Daniel

NEBUCHADNEZZAR was in such a state when Daniel arrived at about four in the morning with a raincoat thrown over his pajamas that all the customary grovelings and mumbo-jumbo were dispensed with, and he received him the way any man might receive another at that hour—any man, that is, who'd just been scared out of his wits. The guards with their leash of panthers were dismissed, the slatted ivory blinds were pulled shut, and, sitting bolt upright in the middle of his bed with the covers clutched in a knot at his throat, the king stammered out his appalling dream.

He said there was this enormous tree so heavy with leaves and fruit that it gave shade for miles around and all the beasts of the field came to take their ease in it.

"That's you," Daniel said.

He said there was this creature who came down from heaven bearing orders that the tree was to be chopped down, its branches lopped off, and all its leaves and fruit scattered.”

I guess you know where those orders came from," Daniel said.

He said the mutilated stump that was Nebuchadnezzar had its heart changed to a beast's heart, and ate grass with oxen, and its hair got all matted like feathers, and its nails grew long and yellow like an owl’s.

"That's to help you get back in touch with reality," Daniel said. "You've gotten so used to being treated like a god, you've started believing you are one.”

When the thing finally happened, everybody was very tactful.

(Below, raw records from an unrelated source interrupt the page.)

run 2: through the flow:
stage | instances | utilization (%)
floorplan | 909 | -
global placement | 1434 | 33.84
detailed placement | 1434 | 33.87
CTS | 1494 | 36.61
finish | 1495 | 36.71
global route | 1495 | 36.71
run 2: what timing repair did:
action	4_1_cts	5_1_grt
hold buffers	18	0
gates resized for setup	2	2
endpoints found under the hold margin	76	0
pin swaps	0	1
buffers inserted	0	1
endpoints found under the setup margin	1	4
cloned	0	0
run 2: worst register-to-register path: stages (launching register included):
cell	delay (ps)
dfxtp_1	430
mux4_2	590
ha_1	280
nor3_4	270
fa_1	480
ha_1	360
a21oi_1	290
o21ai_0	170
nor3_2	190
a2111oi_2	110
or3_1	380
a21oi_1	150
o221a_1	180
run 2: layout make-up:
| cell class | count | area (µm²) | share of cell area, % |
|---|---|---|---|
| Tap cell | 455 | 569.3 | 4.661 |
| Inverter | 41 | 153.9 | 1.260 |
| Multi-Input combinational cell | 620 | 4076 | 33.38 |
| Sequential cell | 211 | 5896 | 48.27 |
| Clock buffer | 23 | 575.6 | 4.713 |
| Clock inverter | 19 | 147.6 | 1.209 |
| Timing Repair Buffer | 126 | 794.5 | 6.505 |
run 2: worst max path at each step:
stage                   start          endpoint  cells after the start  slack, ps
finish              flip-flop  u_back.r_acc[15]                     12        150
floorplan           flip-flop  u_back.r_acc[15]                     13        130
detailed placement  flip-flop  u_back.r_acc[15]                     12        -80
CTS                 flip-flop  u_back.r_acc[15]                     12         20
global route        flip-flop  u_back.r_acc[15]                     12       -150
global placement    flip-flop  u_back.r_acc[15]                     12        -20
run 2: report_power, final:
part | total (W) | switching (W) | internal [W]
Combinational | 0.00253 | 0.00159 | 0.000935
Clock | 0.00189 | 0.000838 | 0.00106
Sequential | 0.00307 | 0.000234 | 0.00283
**config.mk**
```make
export PLATFORM = sky130hd
export DESIGN_NAME = random_blink_lid_timer
export DESIGN_NICKNAME = d
export VERILOG_FILES = /design/src/rtl/rblt_pkg.sv /design/src/rtl/rblt_div.sv /design/src/rtl/random_blink_lid_timer.sv
export VERILOG_INCLUDE_DIRS = /design/src /design/src/rtl
export SDC_FILE = /design/constraint.sdc
export NUM_CORES = 1
export LEC_CHECK = 0
export ABC_AREA = 1
export BUFFER_PORTS_ARGS = -buffer_cell sky130_fd_sc_hd__buf_2
export CAP_MARGIN = 20
export CELL_PAD_IN_SITES_DETAIL_PLACEMENT = 1
export CELL_PAD_IN_SITES_GLOBAL_PLACEMENT = 1
export CORE_MARGIN = 4
export CORE_UTILIZATION = 48
export DETAILED_ROUTE_END_ITERATION = 10
export GPL_ROUTABILITY_DRIVEN = 0
export PLACE_DENSITY = 0.86
export REMOVE_ABC_BUFFERS = 1
export SLEW_MARGIN = 20
export SYNTH_ARGS = -nofsm -noshare
export SYNTH_HDL_FRONTEND = slang
export SYNTH_SLANG_ARGS = --single-unit
```
**constraint.sdc**
```tcl
create_clock -name clk -period 7.8 [get_ports clk]
set_input_delay 1.56 -clock clk [delete_from_list [all_inputs] [get_ports clk]]
set_output_delay 1.56 -clock clk [all_outputs]
set_load 0.1 [all_outputs]
```
$ cat src/rtl/oledf_pkg.sv
// Shared types, codes and constants for the OLED command/data framer.
// No dependencies; used by the window tracker, the top level and the testbench.
package oledf_pkg;

  // Default display geometry
  localparam int DISPLAY_COLUMNS_DEF = 128;
  localparam int DISPLAY_PAGES_DEF   = 8;

  // Request kinds
  localparam logic [1:0] KIND_INIT     = 2'd0;
  localparam logic [1:0] KIND_CONTRAST = 2'd1;
  localparam logic [1:0] KIND_INVERT   = 2'd2;
  localparam logic [1:0] KIND_DATA     = 2'd3;

  // Configuration register indexes
  localparam logic [1:0] REG_COL_FIRST = 2'd0;
  localparam logic [1:0] REG_COL_LAST  = 2'd1;
  localparam logic [1:0] REG_ROW_FIRST = 2'd2;
  localparam logic [1:0] REG_ROW_LAST  = 2'd3;

  // Controller command bytes
  localparam logic [7:0] CMD_CONTRAST   = 8'h81;
  localparam logic [7:0] CMD_NORMAL     = 8'hA6;
  localparam logic [7:0] CMD_INVERSE    = 8'hA7;
  localparam logic [7:0] CMD_PAGE_START = 8'hB0;
  localparam logic [7:0] CMD_COL_LOW    = 8'h00;
  localparam logic [7:0] CMD_COL_HIGH   = 8'h10;

  // Start-up command list
  localparam int         INIT_LEN      = 25;
  localparam logic [4:0] INIT_LAST_IDX = 5'(INIT_LEN - 1);

  // Byte slots of a frame data burst: three header commands, then the data byte
  localparam logic [4:0] SLOT_PAGE     = 5'd0;
  localparam logic [4:0] SLOT_COL_LOW  = 5'd1;
  localparam logic [4:0] SLOT_COL_HIGH = 5'd2;
  localparam logic [4:0] SLOT_DATA     = 5'd3;

  // Header details handed from the window tracker at acceptance of a frame byte
  typedef struct packed {
    logic       hdr;   // byte opens a page row of the window
    logic [2:0] page;  // page for the page start command
    logic [6:0] col;   // window start column for the column commands
  } hdr_info_t;

  function automatic logic [7:0] init_byte(input logic [4:0] idx);
    logic [7:0] b;
    unique case (idx)
      5'd0:  b = 8'hAE;
      5'd1:  b = 8'h81;
      5'd2:  b = 8'h7F;
      5'd3:  b = 8'hA6;
      5'd4:  b = 8'hA4;
      5'd5:  b = 8'h2E;
      5'd6:  b = 8'h20;
      5'd7:  b = 8'h02;
      5'd8:  b = 8'hA1;
      5'd9:  b = 8'hA8;
      5'd10: b = 8'h3F;
      5'd11: b = 8'hC8;
      5'd12: b = 8'hD3;
      5'd13: b = 8'h00;
      5'd14: b = 8'hDA;
      5'd15: b = 8'h12;
      5'd16: b = 8'hD5;
      5'd17: b = 8'h80;
      5'd18: b = 8'hD9;
      5'd19: b = 8'h22;
      5'd20: b = 8'hDB;
      5'd21: b = 8'h20;
      5'd22: b = 8'h8D;
      5'd23: b = 8'h14;
      5'd24: b = 8'hAF;
      default: b = 8'h00;
    endcase
    return b;
  endfunction

endpackage

$ cat src/rtl/oledf_if.sv
// Valid/ready channel interfaces of the OLED framer: requests, output bytes, register writes.
// Depends on nothing; a beat moves at a clock edge with valid and ready both high.
interface oledf_req_if;
  logic       valid;
  logic       ready;
  logic [1:0] req_type;
  logic [7:0] value;
  modport source (output valid, output req_type, output value, input ready);
  modport sink (input valid, input req_type, input value, output ready);
endinterface

interface oledf_byte_if;
  logic       valid;
  logic       ready;
  logic [7:0] out_byte;
  logic       is_data;
  logic       last;
  modport source (output valid, output out_byte, output is_data, output last, input ready);
  modport sink (input valid, input out_byte, input is_data, input last, output ready);
endinterface

interface oledf_cfg_if;
  logic       valid;
  logic       ready;
  logic [1:0] index;
  logic [6:0] data;
  modport source (output valid, output index, output data, input ready);
  modport sink (input valid, input index, input data, output ready);
endinterface

$ cat src/rtl/oledf_window.sv
// Window registers and frame position counters of the OLED framer.
// Depends on oledf_pkg; gives the header details for the frame byte being accepted.
module oledf_window #(
  parameter int DISPLAY_COLUMNS = oledf_pkg::DISPLAY_COLUMNS_DEF,
  parameter int DISPLAY_PAGES   = oledf_pkg::DISPLAY_PAGES_DEF
) (
  input  logic                  clk,
  input  logic                  rst,
  input  logic                  cfg_we,
  input  logic [1:0]            cfg_index,
  input  logic [6:0]            cfg_data,
  input  logic                  data_take,
  output oledf_pkg::hdr_info_t  info
);

  localparam logic [6:0] COL_MAX  = 7'(DISPLAY_COLUMNS - 1);
  localparam logic [2:0] PAGE_MAX = 3'(DISPLAY_PAGES - 1);

  logic [6:0] col_first, col_last, col_first_next, col_last_next;
  logic [5:0] row_first, row_last, row_first_next, row_last_next;
  logic [6:0] column_pos, column_pos_next;
  logic [2:0] page_pos, page_pos_next;

  logic [6:0] cf, cl, cl_raw, cf_new, cl_tmp;
  logic [2:0] ps, pe, pe_raw, ps_new, pe_tmp;
  logic [6:0] cur_col;
  logic [2:0] cur_page;

  // Clamp the window to the display and lift an end below its start
  always_comb begin
    cf     = (col_first > COL_MAX) ? COL_MAX : col_first;
    cl_raw = (col_last > COL_MAX) ? COL_MAX : col_last;
    cl     = (cl_raw < cf) ? cf : cl_raw;
    ps     = (row_first[5:3] > PAGE_MAX) ? PAGE_MAX : row_first[5:3];
    pe_raw = (row_last[5:3] > PAGE_MAX) ? PAGE_MAX : row_last[5:3];
    pe     = (pe_raw < ps) ? ps : pe_raw;
  end

  // Pull a position outside the window back to its start
  always_comb begin
    if (column_pos < cf || column_pos > cl || page_pos < ps || page_pos > pe) begin
      cur_col  = cf;
      cur_page = ps;
    end else begin
      cur_col  = column_pos;
      cur_page = page_pos;
    end
  end

  assign info.hdr  = (cur_col == cf);
  assign info.page = cur_page;
  assign info.col  = cf;

  // Register writes
  always_comb begin
    col_first_next = col_first;
    col_last_next  = col_last;
    row_first_next = row_first;
    row_last_next  = row_last;
    if (cfg_we) begin
      unique case (cfg_index)
        oledf_pkg::REG_COL_FIRST: col_first_next = cfg_data;
        oledf_pkg::REG_COL_LAST:  col_last_next  = cfg_data;
        oledf_pkg::REG_ROW_FIRST: row_first_next = cfg_data[5:0];
        oledf_pkg::REG_ROW_LAST:  row_last_next  = cfg_data[5:0];
        default: ;
      endcase
    end
  end

  // Window start as seen after the write, for the frame restart
  always_comb begin
    cf_new = (col_first_next > COL_MAX) ? COL_MAX : col_first_next;
    ps_new = (row_first_next[5:3] > PAGE_MAX) ? PAGE_MAX : row_first_next[5:3];
    cl_tmp = cl;
    pe_tmp = pe;
  end

  // Advance the position: restart on a write, walk and wrap on a frame byte
  always_comb begin
    column_pos_next = column_pos;
    page_pos_next   = page_pos;
    priority if (cfg_we) begin
      column_pos_next = cf_new;
      page_pos_next   = ps_new;
    end else if (data_take) begin
      if (cur_col >= cl_tmp) begin
        column_pos_next = cf;
        page_pos_next   = (cur_page >= pe_tmp) ? ps : cur_page + 3'd1;
      end else begin
        column_pos_next = cur_col + 7'd1;
        page_pos_next   = cur_page;
      end
    end
  end

  always_ff @(posedge clk) begin
    if (rst) begin
      col_first  <= 7'd0;
      col_last   <= 7'd127;
      row_first  <= 6'd0;
      row_last   <= 6'd63;
      column_pos <= 7'd0;
      page_pos   <= 3'd0;
    end else begin
      col_first  <= col_first_next;
      col_last   <= col_last_next;
      row_first  <= row_first_next;
      row_last   <= row_last_next;
      column_pos <= column_pos_next;
      page_pos   <= page_pos_next;
    end
  end

endmodule

$ cat src/rtl/oled_command_data_framer.sv
// Top level of the OLED command/data framer: request sink, byte sequencer, output register.
// Depends on oledf_pkg, the channel interfaces in oledf_if and oledf_window.

// Turns requests into the byte stream of a page-addressed monochrome OLED controller, each
// byte tagged as data or command and the final byte of every burst marked with last. The
// sequencer sends one byte per clock into the output register unless it holds a stalled byte.
// A frame byte inside a page row is a single byte, one that opens a page row of the window is
// 4 (page, column low, column high, data), contrast is 2, invert 1 and the start-up list 25.
// A new request is taken in the cycle the previous burst hands over its
// last byte, so frame bytes stream at one per clock while the output side keeps up.
// Register writes are taken at any time, one per clock, and put the frame position back to
// the window start; they are meant for idle periods only.
module oled_command_data_framer #(
  parameter int DISPLAY_COLUMNS = oledf_pkg::DISPLAY_COLUMNS_DEF,
  parameter int DISPLAY_PAGES   = oledf_pkg::DISPLAY_PAGES_DEF
) (
  input  logic          clk,
  input  logic          rst,
  oledf_req_if.sink     req,
  oledf_byte_if.source  resp,
  oledf_cfg_if.sink     cfg
);

  oledf_pkg::hdr_info_t info;
  logic                 req_take, data_take;

  // Burst register
  logic       busy;
  logic [1:0] kind;
  logic [7:0] val;
  logic [2:0] page;
  logic [6:0] col;
  logic [4:0] idx;

  // Output register
  logic       ovalid;
  logic [7:0] obyte;
  logic       odata;
  logic       olast;

  logic [7:0] cur_byte;
  logic       cur_data;
  logic       cur_last;
  logic       out_load, gen_fire, done;

  assign cfg.ready = 1'b1;

  assign out_load  = !ovalid || resp.ready;
  assign gen_fire  = busy && out_load;
  assign done      = gen_fire && cur_last;
  assign req.ready = !busy || done;
  assign req_take  = req.valid && req.ready;
  assign data_take = req_take && (req.req_type == oledf_pkg::KIND_DATA);

  oledf_window #(
    .DISPLAY_COLUMNS (DISPLAY_COLUMNS),
    .DISPLAY_PAGES   (DISPLAY_PAGES)
  ) u_window (
    .clk       (clk),
    .rst       (rst),
    .cfg_we    (cfg.valid && cfg.ready),
    .cfg_index (cfg.index),
    .cfg_data  (cfg.data),
    .data_take (data_take),
    .info      (info)
  );

  // Pick the byte for the current slot of the burst
  always_comb begin
    cur_byte = 8'h00;
    cur_data = 1'b0;
    cur_last = 1'b0;
    unique case (kind)
      oledf_pkg::KIND_INIT: begin
        cur_byte = oledf_pkg::init_byte(idx);
        cur_last = (idx == oledf_pkg::INIT_LAST_IDX);
      end
      oledf_pkg::KIND_CONTRAST: begin
        cur_byte = (idx == 5'd0) ? oledf_pkg::CMD_CONTRAST : val;
        cur_last = (idx != 5'd0);
      end
      oledf_pkg::KIND_INVERT: begin
        cur_byte = (val != 8'h00) ? oledf_pkg::CMD_INVERSE : oledf_pkg::CMD_NORMAL;
        cur_last = 1'b1;
      end
      oledf_pkg::KIND_DATA: begin
        unique case (idx)
          oledf_pkg::SLOT_PAGE:     cur_byte = oledf_pkg::CMD_PAGE_START | {5'd0, page};
          oledf_pkg::SLOT_COL_LOW:  cur_byte = oledf_pkg::CMD_COL_LOW | {4'd0, col[3:0]};
          oledf_pkg::SLOT_COL_HIGH: cur_byte = oledf_pkg::CMD_COL_HIGH | {5'd0, col[6:4]};
          default: begin
            cur_byte = val;
            cur_data = 1'b1;
            cur_last = 1'b1;
          end
        endcase
      end
      default: ;
    endcase
  end

  // Load a new burst, advance through its slots, drop it after its last beat
  always_ff @(posedge clk) begin
    if (rst) begin
      busy <= 1'b0;
    end else if (req_take) begin
      busy <= 1'b1;
    end else if (done) begin
      busy <= 1'b0;
    end
  end

  always_ff @(posedge clk) begin
    if (req_take) begin
      kind <= req.req_type;
      val  <= req.value;
      page <= info.page;
      col  <= info.col;
      idx  <= (req.req_type == oledf_pkg::KIND_DATA && !info.hdr) ?
              oledf_pkg::SLOT_DATA : 5'd0;
    end else if (gen_fire && !cur_last) begin
      idx <= idx + 5'd1;
    end
  end

  // Output register: hold while stalled, refill when empty or taken
  always_ff @(posedge clk) begin
    if (rst) begin
      ovalid <= 1'b0;
    end else if (out_load) begin
      ovalid <= busy;
    end
  end

  always_ff @(posedge clk) begin
    if (gen_fire) begin
      obyte <= cur_byte;
      odata <= cur_data;
      olast <= cur_last;
    end
  end

  assign resp.valid    = ovalid;
  assign resp.out_byte = obyte;
  assign resp.is_data  = odata;
  assign resp.last     = olast;

endmodule

$ cat src/flat_wrapper.sv
// flat-port wrapper written by rule: the top's interface ports become plain ports
module oled_command_data_framer_flat 
#(
  parameter int DISPLAY_COLUMNS = oledf_pkg::DISPLAY_COLUMNS_DEF,
  parameter int DISPLAY_PAGES   = oledf_pkg::DISPLAY_PAGES_DEF
)
  (clk, rst, req_valid, req_req_type, req_value, req_ready, resp_valid, resp_out_byte, resp_is_data, resp_last, resp_ready, cfg_valid, cfg_index, cfg_data, cfg_ready);
  oledf_req_if req_i ();
  oledf_byte_if resp_i ();
  oledf_cfg_if cfg_i ();
  input  logic clk;
  input  logic rst;
  input wire logic [$bits(req_i.valid)-1:0] req_valid;
  input wire logic [$bits(req_i.req_type)-1:0] req_req_type;
  input wire logic [$bits(req_i.value)-1:0] req_value;
  output wire logic [$bits(req_i.ready)-1:0] req_ready;
  output wire logic [$bits(resp_i.valid)-1:0] resp_valid;
  output wire logic [$bits(resp_i.out_byte)-1:0] resp_out_byte;
  output wire logic [$bits(resp_i.is_data)-1:0] resp_is_data;
  output wire logic [$bits(resp_i.last)-1:0] resp_last;
  input wire logic [$bits(resp_i.ready)-1:0] resp_ready;
  input wire logic [$bits(cfg_i.valid)-1:0] cfg_valid;
  input wire logic [$bits(cfg_i.index)-1:0] cfg_index;
  input wire logic [$bits(cfg_i.data)-1:0] cfg_data;
  output wire logic [$bits(cfg_i.ready)-1:0] cfg_ready;
  assign req_i.valid = req_valid;
  assign req_i.req_type = req_req_type;
  assign req_i.value = req_value;
  assign req_ready = req_i.ready;
  assign resp_valid = resp_i.valid;
  assign resp_out_byte = resp_i.out_byte;
  assign resp_is_data = resp_i.is_data;
  assign resp_last = resp_i.last;
  assign resp_i.ready = resp_ready;
  assign cfg_i.valid = cfg_valid;
  assign cfg_i.index = cfg_index;
  assign cfg_i.data = cfg_data;
  assign cfg_ready = cfg_i.ready;
  oled_command_data_framer #(.DISPLAY_COLUMNS(DISPLAY_COLUMNS), .DISPLAY_PAGES(DISPLAY_PAGES)) u_core (.clk(clk), .rst(rst), .req(req_i), .resp(resp_i), .cfg(cfg_i));
endmodule
$ cat config.mk
export PLATFORM = sky130hd
export DESIGN_NAME = oled_command_data_framer_flat
export DESIGN_NICKNAME = d
export VERILOG_FILES = /design/src/rtl/oledf_pkg.sv /design/src/rtl/oledf_if.sv /design/src/rtl/oledf_window.sv /design/src/rtl/oled_command_data_framer.sv /design/src/flat_wrapper.sv
export SDC_FILE = /design/constraint.sdc
export NUM_CORES = 1
export LEC_CHECK = 0
export BUFFER_PORTS_ARGS = -buffer_cell sky130_fd_sc_hd__buf_4
export CORE_ASPECT_RATIO = 2
export CORE_MARGIN = 2
export CORE_UTILIZATION = 40
export DETAILED_ROUTE_END_ITERATION = 8
export GPL_ROUTABILITY_DRIVEN = 0
export GPL_TIMING_DRIVEN = 0
export SYNTH_ARGS = -nofsm -noshare
export SYNTH_HDL_FRONTEND = slang
export SYNTH_SLANG_ARGS = --single-unit
$ cat constraint.sdc
create_clock -name clk -period 10.1 [get_ports clk]
set_input_delay 2.02 -clock clk [delete_from_list [all_inputs] [get_ports clk]]
set_output_delay 2.02 -clock clk [all_outputs]
set_load 0.02 [all_outputs]
==> run summary <==
Initial antenna violation count: 0
Row Count: 58
Synth Area per Inst: 8.45 sq um
Pins Over Slew Limit: 0
Final core occ: 0.466
Leak: 2.26 nW
Hold path startpoint: u_core.busy
Maximum vdd ir drop: 0.0921 mV
CTS Sinks: 67
Maxcap violations: 0
Status: finished clean
Hpwl dp: 12700 um
Vias in the first global route: 4911
CTS Hold Buffers Added: 0
Number of enable flip-flop cells after synthesis: 35
ANT nets after route: 0
Core area: 0.0125 sq mm
Tightest Pin Transition: 0.713 ns
First-pass GRT wire length: 25200 um
Synth-to-Final Area Change: 14.5%
Asr flop ratio synth: 0
Max Freq: 131 MHz
Sequential fraction of the synthesis area: 0.333
Hold Crit Class: reg -> reg
Pwr/cell area: 150 mW/mm^2
Crit-path max FO: 10
Setup bufs post-CTS: 0
Top-count cell post-synth: nand2_1
WP data required: 10.31 ns
DIE WIDTH: 83.7 um
Cell taking the most area after synthesis: edfxtp_1
Skew final: 0.00644 ns
Initial Util: 0.407
IO buf count: 33
Largest net degree at the start of global routing: 29
Antenna diodes: 0
# H-tree levels: 3
# IOs: 37
GRT Resource Usage Total: 0.234
DR DRC count: 0
CTS tree: yes
Worst setup SP type: flip-flop
Longest Clk Path Bufs: 2
Clk Latency, worst-skew pair: 0.33 ns
R2r worst-path depth: 26
Syn nets: 662
Setup Viol. Count Final: 0
Hold Path End: u_core.resp.valid
Vias per cell: 6.14
Slowest-stage cell, CP: a2111oi_2
Grt total ovfl: 0
Crit path max-delay family: compound AO/OA/AOI/OAI gates
Clock slew at reported path FFs: 0.06 ns
Critical path type: reg -> reg
Fill count: 1235
Die H: 163 um
Minimum clock period: 7.62 ns
Fin Setup TNS: 0 ns
Crit Reg-Reg Startpoint: u_core.u_window.col_first[5]
Mapped cell area: 0.00509 sq mm
Ys Warns: 0
Routed wire length: 16200 um
Nets@finish: 706
Largest stage delay, worst path: 0.68 ns
Vias: 4918
Synth top area cells: edfxtp_1 (21%), dfxtp_1 (13%), ha_1 (8.9%)
Synthesized instance count: 602
R2R setup slack: 2.48 ns
Crit share post-route: 0.755
Post-synth top cells: nand2_1 (73), a21oi_1 (44), nor2_1 (44)
1st-pass router iterations: 5
Average wire per standard cell: 20.2 um
Num CTS Buffers: 9
Post-synth top flop: edfxtp_1
Die ar.: 0.0137 sq mm
Yosys reg bits: 67
Max_slew headroom: 0.523
Arr. time, crit path: 7.83 ns
Buf+Inv Stages, Crit Path: 4
RR Endpoint: u_core.u_window.column_pos[5]
RSZ-0062 raised after global routing: no
Worst Setup End Kind: flip-flop
Post_cts resized: 0
Layout cell share with drive strength beyond 1: 0.126
Hold Fails Final Rpt: 0
Synth top area share: 0.207
Root Driver: clkbuf_16
Synth cell types: 77
DR iter-0 viols: 274
Cell depth of the worst min-delay path: 2
## registers in the layout (all words and copies together), names as in the netlist
register,flops
u_core.resp.is_data,1
u_core.resp.last,1
u_core.idx,5
u_core.u_window.page_pos,3
u_core.resp.out_byte,8
u_core.val,8
u_core.col,7
u_core.u_window.row_last,3
u_core.resp.valid,1
u_core.u_window.row_first,3
u_core.u_window.col_first,7
u_core.busy,1
u_core.u_window.column_pos,7
u_core.page,3
u_core.u_window.col_last,7
u_core.kind,2
## layer usage
layer  routed length (um)  track usage  share of wire
met1                 5290        0.207           0.33
met2                 8980        0.460           0.55
met3                  581       0.0328          0.036
met4                 1350        0.180          0.083
met5                    0            0              0
## through the flow
stage          instances  power (mW)  hold slack [ns]  worst slack (ns)  area [sq um]
4_1_cts              801       0.874            0.477              2.61          5820
6_report             801       0.875            0.476              2.48          5820
5_1_grt              801       0.915            0.486              2.15          5820
2_1_floorplan        602       0.488            0.448              3.92          5090
3_3_place_gp         785       0.555            0.457              2.75          5520
3_5_place_dp         785       0.560            0.468              2.65          5520
## cell families (layout without fill, tap and decap cells)
| family | count (synthesis) | after routing | synth area share |
|---|---|---|---|
| AO/OA/AOI/OAI | 175 | 175 | 0.242 |
| XOR/XNOR | 13 | 13 | 0.0224 |
| adder cells (fa/ha/maj) | 40 | 40 | 0.0972 |
| buffers and inverters | 81 | 130 | 0.0664 |
| flip-flops | 67 | 67 | 0.333 |
| multiplexers | 27 | 27 | 0.0568 |
| other | 1 | 1 | 0.000737 |
| AND/OR/NAND/NOR | 198 | 198 | 0.182 |
## power by group
group | switching [mW] | internal (mW)
registers | 0.0196 | 0.309
clock network | 0.124 | 0.192
logic | 0.141 | 0.0889
total | 0.285 | 0.590
## worst max-delay path by stage
stage / to / slack [ns] / cells past startpoint / startpoint
final: u_core.u_window.column_pos[5] / 2.48 / 26 / u_core.u_window.col_first[5]
after global routing: u_core.u_window.column_pos[0] / 2.15 / 27 / u_core.u_window.col_first[5]
after CTS: u_core.u_window.column_pos[5] / 2.61 / 26 / u_core.u_window.col_first[5]
after detailed placement: u_core.u_window.column_pos[5] / 2.65 / 26 / u_core.u_window.col_first[5]
after global placement: u_core.u_window.column_pos[5] / 2.75 / 28 / u_core.u_window.col_first[5]
after floorplan: u_core.u_window.column_pos[6] / 3.92 / 29 / u_core.u_window.row_first[4]
## final cells by class
type | count | area [sq um] | area share
buffer | 45 | 204 | 0.0350
clock buffer | 9 | 225 | 0.0387
clock inverter | 7 | 73.8 | 0.0127
inverter | 36 | 135 | 0.0232
multi-input combinational | 454 | 3060 | 0.525
sequential | 67 | 1690 | 0.291
tap | 150 | 188 | 0.0322
timing repair buffer | 33 | 248 | 0.0426
## placed cells by master, fill, tap and decap left out, types with 5 or more instances in the layout
cell type	Yosys	final
xnor2_1	9	9
o211ai_1	8	8
clkbuf_1	37	36
o21a_1	10	10
o21ai_0	28	28
nand2b_1	11	11
and3_1	7	7
a21oi_1	44	44
clkbuf_16	0	9
nor4_1	7	7
mux2i_1	21	21
a31oi_1	9	9
nor2_1	44	44
nor3_1	10	10
buf_4	2	35
a211oi_1	8	8
o21ai_1	5	5
ha_1	36	36
nand3_1	21	21
nand2_1	73	73
edfxtp_1	35	35
inv_1	34	34
dfxtp_1	32	32
mux2_2	5	5
## worst register-to-register path, cell delays in order (launching register included)
cell and delay, ns:
dfxtp_1 0.30, clkbuf_1 0.48, inv_1 0.38, ha_1 0.35, a2111oi_2 0.68, o21a_1 0.32
nor2_1 0.17, a21oi_1 0.34, ha_1 0.36, a2111oi_2 0.40, o211ai_2 0.25, nand2_4 0.21
mux2i_1 0.34, ha_1 0.29, nand2b_1 0.14, a21oi_1 0.21, nor2_1 0.13, a41oi_2 0.17
o221ai_1 0.15, maj3_2 0.33, maj3_2 0.32, a311o_1 0.38, buf_6 0.16, buf_6 0.14
and4_1 0.19, a21oi_1 0.20, o31ai_1 0.11
No activity file was read; power rests on OpenSTA's default activity.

Nebuchadnezzar would come grazing across the lawn on all fours, and they'd look the other way. He'd lift his leg on the marble balustrade, and business would go on as usual. He'd squat out there in the hanging gardens howling into the dusk as naked as the day he was born, but from everybody's polite expressions, you would have thought it was just the court musicians tuning up for the evening cotillion.

He was still lying out there on the grass one morning when the sun started to come up, and by the time it had cleared the tops of the tallest palms, he was back on two feet again and behaving quite normally. The way he explained it was that as he'd lain there watching the golden rays fan out across the sky, he'd suddenly realized that even a great king like himself must look pretty cheap compared with a god who could put on a show like that once a day and kept putting it on whether the audience was worth it or not because that was the kind of god he was.

"Now you're starting to talk sense," Daniel said. It wasn't long after this that Nebuchadnezzar got back to the office again, full time, with Daniel as his right-hand man. Except for a certain uneasiness in the presence of ruminants and an occasional friendly chat with his psychiatrist, it was comparatively clear sailing from there on out.